Friday, November 4, 2011

Are You SURE You Want a Monday?

(Note...this was written several weeks ago for Motherhood Uncovered. It will be published there later this month. We have been to the doctor and they have referred us to a dermatologist. Also on a Monday, but they got it that I needed a Monday. Go figure.)


I recently needed to make Ben a doctor's appointment for what appears to be a growing wart on his elbow. It's been there for a long time, probably years, and I never really thought anything about it other than it was probably a wart on his elbow. I figured if it was bothering him, he would tell me and we could do something about it.

I can't remember when the wart showed up. It might have been sometime in high school. He graduated in 2010, so it's been there awhile. But it seems like maybe it might be getting bigger. Or flatter. Or something.

The other night, he came downstairs with his car keys in hand, and said, "I'm going to the store to get something for this thing on my elbow." I said okay, gave him the bonus card and some cash (because I'm still his mother and if he needs a wart removed from his elbow, I'm all there with the cash).

He came back shortly thereafter, with said bonus card and cash, and said, "I couldn't find anything." I said, "Well, maybe they have some Compound W at CVS. I could go for you tomorrow if you'd like." And didn't think much more about it. Until Justin said, "You know, we really should have a doctor take a look at that and take care of it."

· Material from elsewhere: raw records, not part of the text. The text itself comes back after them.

$ cat src/rtl/traffic_phase_controller.sv
// ---------------------------------------------------------------------------
// traffic_phase_controller
// N-phase intersection controller. Serves phases round-robin with the cycle
// GREEN -> YELLOW -> ALL-RED, skipping phases with no green time unless a
// pedestrian request is latched for them. Supports a freeze input and a
// flashing fail-safe mode. All outputs are registered and change on the same
// edge as the controller state.
// Ports:
//   clk          in   1              rising-edge clock
//   reset_n      in   1              asynchronous active-low reset
//   enable       in   1              1 = run, 0 = freeze state/timer/blink
//   flash_mode   in   1              request flashing fail-safe mode
//   green_time   in   NUM_PHASES*TW  per-phase green duration, phase p at [p*TW +: TW]
//   yellow_time  in   TW             yellow duration
//   allred_time  in   TW             all-red clearance duration
//   ped_req      in   NUM_PHASES     pedestrian requests (sticky once seen)
//   light        out  NUM_PHASES*3   per-phase {R,Y,G} lamp code
//   active_phase out  PW             phase in GREEN/YELLOW, last served otherwise
//   ped_walk     out  NUM_PHASES     walk indication for the phase in GREEN
//   phase_done   out  1              pulse on the YELLOW -> ALL-RED edge
// ---------------------------------------------------------------------------
module traffic_phase_controller
    import traffic_pkg::*;
#(
    parameter int NUM_PHASES = 4,
    parameter int TW         = 8,
    parameter int MIN_GREEN  = 8,
    parameter int RESET_HOLD = 4,
    parameter int FLASH_HALF = 16
) (
    input  logic                          clk,
    input  logic                          reset_n,
    input  logic                          enable,
    input  logic                          flash_mode,
    input  logic [NUM_PHASES*TW-1:0]      green_time,
    input  logic [TW-1:0]                 yellow_time,
    input  logic [TW-1:0]                 allred_time,
    input  logic [NUM_PHASES-1:0]         ped_req,
    output logic [NUM_PHASES*3-1:0]       light,
    output logic [$clog2(NUM_PHASES)-1:0] active_phase,
    output logic [NUM_PHASES-1:0]         ped_walk,
    output logic                          phase_done
);

    localparam int PW = $clog2(NUM_PHASES);
    localparam int BW = $clog2(FLASH_HALF + 1);

    if (!phase_count_legal(NUM_PHASES)) begin : g_bad_phase_count
        $error("traffic_phase_controller: NUM_PHASES must be in 2..8");
    end

    light_state_t            state;
    logic [TW-1:0]           timer;
    logic [NUM_PHASES-1:0]   ped_latch;
    logic [BW-1:0]           blink_cnt;
    logic                    blink_on;

    logic [NUM_PHASES-1:0]   eligible;
    logic [PW-1:0]           sel_phase;
    logic                    sel_found;
    logic [TW-1:0]           sel_green;
    logic [TW-1:0]           green_load;
    logic                    serve_now;
    logic [NUM_PHASES-1:0]   serve_grant;

    // A state lasting D cycles holds max(D,1) cycles: the timer is loaded
    // with max(D,1)-1 and the state is left when it reaches zero.
    function automatic logic [TW-1:0] load_value(input logic [TW-1:0] d);
        return (d == '0) ? '0 : d - 1'b1;
    endfunction

    // Lamp pattern for a given state; RED everywhere except the served phase,
    // or the blink pattern while flashing.
    function automatic logic [NUM_PHASES*3-1:0] lamp_pattern(
        input light_state_t st,
        input logic [PW-1:0] p,
        input logic          lit
    );
        logic [NUM_PHASES*3-1:0] v;
        for (int i = 0; i < NUM_PHASES; i++) begin
            v[i*3 +: 3] = LAMP_RED;
            if (st == ST_FLASH) begin
                v[i*3 +: 3] = !lit ? LAMP_OFF : ((i == 0) ? LAMP_YELLOW : LAMP_RED);
            end else if (i == int'(p)) begin
                if (st == ST_GREEN) begin
                    v[i*3 +: 3] = LAMP_GREEN;
                end else if (st == ST_YELLOW) begin
                    v[i*3 +: 3] = LAMP_YELLOW;
                end
            end
        end
        return v;
    endfunction

    // A phase may be served if it has green time of its own or a pedestrian
    // is waiting on it. Only the registered latch counts, so a request
    // arriving on the decision edge waits for the next round.
    always_comb begin
        eligible = '0;
        for (int i = 0; i < NUM_PHASES; i++) begin
            eligible[i] = (green_time[i*TW +: TW] != '0) || ped_latch[i];
        end
    end

    traffic_phase_select #(
        .NUM_PHASES (NUM_PHASES),
        .PW         (PW)
    ) u_select (
        .eligible   (eligible),
        .last_phase (active_phase),
        .next_phase (sel_phase),
        .found      (sel_found)
    );

    // Green for the chosen phase; a ped-only phase (zero green) gets MIN_GREEN.
    assign sel_green  = green_time[sel_phase*TW +: TW];
    assign green_load = (sel_green == '0) ? TW'(MIN_GREEN - 1) : sel_green - 1'b1;

    // The edge on which ALL-RED hands over to a new GREEN; also the edge that
    // consumes that phase's pedestrian latch.
    assign serve_now   = (state == ST_ALLRED) && enable && (timer == '0)
                         && !flash_mode && sel_found;
    assign serve_grant = serve_now ? (NUM_PHASES'(1) << sel_phase) : '0;

    // Pedestrian latches keep capturing even while frozen. A new request on
    // the same edge the latch is consumed wins, so it is served next time.
    always_ff @(posedge clk or negedge reset_n) begin
        if (!reset_n) begin
            ped_latch <= '0;
        end else begin
            ped_latch <= (ped_latch & ~serve_grant) | ped_req;
        end
    end

    // Main sequencer. When frozen every register, including the outputs and
    // the phase_done pulse, simply holds its value.
    always_ff @(posedge clk or negedge reset_n) begin
        if (!reset_n) begin
            state        <= ST_ALLRED;
            timer        <= TW'(RESET_HOLD - 1);
            active_phase <= PW'(NUM_PHASES - 1);
            light        <= {NUM_PHASES{LAMP_RED}};
            ped_walk     <= '0;
            phase_done   <= 1'b0;
            blink_cnt    <= '0;
            blink_on     <= 1'b1;
        end else if (enable) begin
            phase_done <= 1'b0;
            case (state)
                ST_ALLRED: begin
                    if (timer != '0) begin
                        timer <= timer - 1'b1;
                    end else if (flash_mode) begin
                        state     <= ST_FLASH;
                        blink_cnt <= '0;
                        blink_on  <= 1'b1;
                        light     <= lamp_pattern(ST_FLASH, active_phase, 1'b1);
                        ped_walk  <= '0;
                    end else if (sel_found) begin
                        state        <= ST_GREEN;
                        active_phase <= sel_phase;
                        timer        <= green_load;
                        light        <= lamp_pattern(ST_GREEN, sel_phase, 1'b1);
                        ped_walk     <= serve_grant;
                    end else begin
                        timer <= load_value(allred_time);
                    end
                end
                ST_GREEN: begin
                    // A flash request cuts green short but still goes through yellow.
                    if ((timer == '0) || flash_mode) begin
                        state    <= ST_YELLOW;
                        timer    <= load_value(yellow_time);
                        light    <= lamp_pattern(ST_YELLOW, active_phase, 1'b1);
                        ped_walk <= '0;
                    end else begin
                        timer <= timer - 1'b1;
                    end
                end
                ST_YELLOW: begin
                    if (timer == '0) begin
                        state      <= ST_ALLRED;
                        timer      <= load_value(allred_time);
                        light      <= {NUM_PHASES{LAMP_RED}};
                        phase_done <= 1'b1;
                    end else begin
                        timer <= timer - 1'b1;
                    end
                end
                ST_FLASH: begin
                    // Leaving flash restarts the rotation so phase 0 comes first.
                    if (!flash_mode) begin
                        state        <= ST_ALLRED;
                        timer        <= load_value(allred_time);
                        active_phase <= PW'(NUM_PHASES - 1);
                        light        <= {NUM_PHASES{LAMP_RED}};
                    end else if (blink_cnt == BW'(FLASH_HALF - 1)) begin
                        blink_cnt <= '0;
                        blink_on  <= !blink_on;
                        light     <= lamp_pattern(ST_FLASH, active_phase, !blink_on);
                    end else begin
                        blink_cnt <= blink_cnt + 1'b1;
                    end
                end
                default: begin
                    state <= ST_ALLRED;
                    timer <= load_value(allred_time);
                    light <= {NUM_PHASES{LAMP_RED}};
                end
            endcase
        end
    end

endmodule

Now, of course, we are 99.9% sure this is just a wart. I had warts (one of my dirty little secrets) all over my hands when I was about 6 or 7 and I can remember my mom taking me to the doctor, something about liquid nitrogen, and my screaming uncontrollably when they touched it to each and every wart. Say what you will about doctors who are sadists to 6 year old little girls. Those warts fell off a week or so later and I've never had another one.

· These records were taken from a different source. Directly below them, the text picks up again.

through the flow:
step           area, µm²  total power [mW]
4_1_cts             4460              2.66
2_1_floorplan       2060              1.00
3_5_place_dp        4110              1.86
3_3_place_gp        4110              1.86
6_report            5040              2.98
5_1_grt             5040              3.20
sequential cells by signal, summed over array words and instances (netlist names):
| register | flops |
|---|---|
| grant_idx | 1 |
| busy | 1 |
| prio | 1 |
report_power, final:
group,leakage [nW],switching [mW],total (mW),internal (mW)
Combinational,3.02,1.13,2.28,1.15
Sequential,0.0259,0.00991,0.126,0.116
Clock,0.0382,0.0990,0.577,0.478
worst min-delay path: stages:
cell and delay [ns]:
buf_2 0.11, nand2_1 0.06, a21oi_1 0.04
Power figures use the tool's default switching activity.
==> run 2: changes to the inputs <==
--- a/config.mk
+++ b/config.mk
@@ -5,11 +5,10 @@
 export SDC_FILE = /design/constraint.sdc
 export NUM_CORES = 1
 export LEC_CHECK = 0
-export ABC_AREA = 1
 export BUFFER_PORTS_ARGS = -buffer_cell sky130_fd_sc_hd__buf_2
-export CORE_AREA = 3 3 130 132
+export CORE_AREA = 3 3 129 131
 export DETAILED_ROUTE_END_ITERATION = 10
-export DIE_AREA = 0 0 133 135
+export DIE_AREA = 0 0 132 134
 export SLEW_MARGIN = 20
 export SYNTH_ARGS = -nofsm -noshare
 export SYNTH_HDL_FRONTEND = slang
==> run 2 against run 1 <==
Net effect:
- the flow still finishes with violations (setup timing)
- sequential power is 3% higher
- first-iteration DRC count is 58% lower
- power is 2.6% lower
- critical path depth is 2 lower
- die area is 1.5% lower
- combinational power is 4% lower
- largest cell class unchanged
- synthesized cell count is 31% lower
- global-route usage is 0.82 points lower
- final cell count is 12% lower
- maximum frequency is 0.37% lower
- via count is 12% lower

I had meant to make an appointment on Monday, but didn't. When Monday ended up be one of the suckiest days of my life, Ben's wart just wasn't on the top of my to do list.

Last night, I wrote myself a sticky note to make the appointment and tried to think of where I could put it where I would see it. I ended up putting it on the kitchen island where we set all things medical that need to be done (as in prescriptions to be refilled, etc.) and went up to bed.

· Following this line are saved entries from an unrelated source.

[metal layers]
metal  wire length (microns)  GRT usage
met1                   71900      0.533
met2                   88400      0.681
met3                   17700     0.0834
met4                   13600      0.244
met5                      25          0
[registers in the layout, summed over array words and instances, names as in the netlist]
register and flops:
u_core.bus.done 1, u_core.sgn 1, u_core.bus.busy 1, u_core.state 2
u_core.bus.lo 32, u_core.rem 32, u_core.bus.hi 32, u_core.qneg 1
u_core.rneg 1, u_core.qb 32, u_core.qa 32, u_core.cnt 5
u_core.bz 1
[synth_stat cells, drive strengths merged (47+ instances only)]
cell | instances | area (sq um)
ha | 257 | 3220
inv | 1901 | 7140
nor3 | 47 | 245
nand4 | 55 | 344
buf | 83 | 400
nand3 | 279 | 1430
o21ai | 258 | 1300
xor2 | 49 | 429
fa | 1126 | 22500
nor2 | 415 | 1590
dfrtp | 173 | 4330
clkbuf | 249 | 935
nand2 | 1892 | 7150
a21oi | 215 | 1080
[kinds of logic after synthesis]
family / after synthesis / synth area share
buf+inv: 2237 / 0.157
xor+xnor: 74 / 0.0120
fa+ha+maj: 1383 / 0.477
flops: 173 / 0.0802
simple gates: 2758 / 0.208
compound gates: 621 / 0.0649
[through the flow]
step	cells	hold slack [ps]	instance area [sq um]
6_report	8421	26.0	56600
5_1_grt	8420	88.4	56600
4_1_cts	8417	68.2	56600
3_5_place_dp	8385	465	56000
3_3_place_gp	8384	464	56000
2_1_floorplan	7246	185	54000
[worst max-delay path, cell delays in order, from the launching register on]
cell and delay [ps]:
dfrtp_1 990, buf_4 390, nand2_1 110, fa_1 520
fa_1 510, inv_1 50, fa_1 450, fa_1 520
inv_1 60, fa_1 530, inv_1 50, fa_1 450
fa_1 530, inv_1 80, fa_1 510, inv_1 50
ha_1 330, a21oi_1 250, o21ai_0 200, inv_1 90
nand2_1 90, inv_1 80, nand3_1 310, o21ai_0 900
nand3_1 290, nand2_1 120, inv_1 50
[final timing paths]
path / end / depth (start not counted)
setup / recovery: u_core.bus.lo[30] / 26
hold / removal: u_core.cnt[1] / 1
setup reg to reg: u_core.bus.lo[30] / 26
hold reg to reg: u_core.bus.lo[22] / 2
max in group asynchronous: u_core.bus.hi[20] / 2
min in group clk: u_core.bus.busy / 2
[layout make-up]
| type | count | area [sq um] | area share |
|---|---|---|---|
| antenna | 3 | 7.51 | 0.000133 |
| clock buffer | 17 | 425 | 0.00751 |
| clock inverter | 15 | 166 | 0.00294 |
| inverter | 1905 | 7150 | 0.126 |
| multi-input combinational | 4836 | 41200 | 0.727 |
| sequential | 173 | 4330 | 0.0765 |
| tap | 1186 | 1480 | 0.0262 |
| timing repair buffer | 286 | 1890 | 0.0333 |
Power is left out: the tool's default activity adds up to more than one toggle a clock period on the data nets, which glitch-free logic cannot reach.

This morning, I got up, took a shower, checked Facebook (priorities, people, priorities) and headed out to see my mother for a few hours. When I got home, I noticed the blue sticky on the island and said "Oh, I need to make Ben an appointment." So I picked up the phone and called the doctor's office.

After what seemed like three hours on hold (ten minutes - tops), a voice came on asking how she could help me. I explained what I needed and that I needed a Monday appointment because that was my son's only day off from school and work during the week. She looked through her calendar on the computer, muttered to herself that oh, this day is full, and oh that day is full. And then she said (wait for it)...

Receptionist: Are you sure it has to be a Monday?


Um, no. I was testing you. I really wanted a Tuesday, but I was trying to see if my Vulcan mind-meld was working.

Did I say any of this? No. I politely answered that yes, I was sure it had to be a Monday, explained why it had to be a Monday (again), and waited until she found a Monday appointment. I wasn't picky. It could be any Monday in the near future, but yes, it had to be a Monday.

After I hung up, I told Justin about what she had said and he started laughing at the stupidity of the question.

I'd like to think she just didn't hear me the first time around. But since she was looking at Mondays to begin with, I have to believe that she heard me and processed that I wanted a Monday appointment. And that she heard the reason. That reason wasn't going to change just because her calendar wasn't cooperating.

So we have an appointment on a Monday. Now I have to make sure that Ben is aware of the appointment and remind him 30 gazillion times in the days leading up to the appointment not to forget the appointment. Since he was the one wanting to get rid of whatever this protruberance is on his elbow.

Sometimes being a Mom leads you to meet some smart, interesting people. And then sometimes, it really doesn't.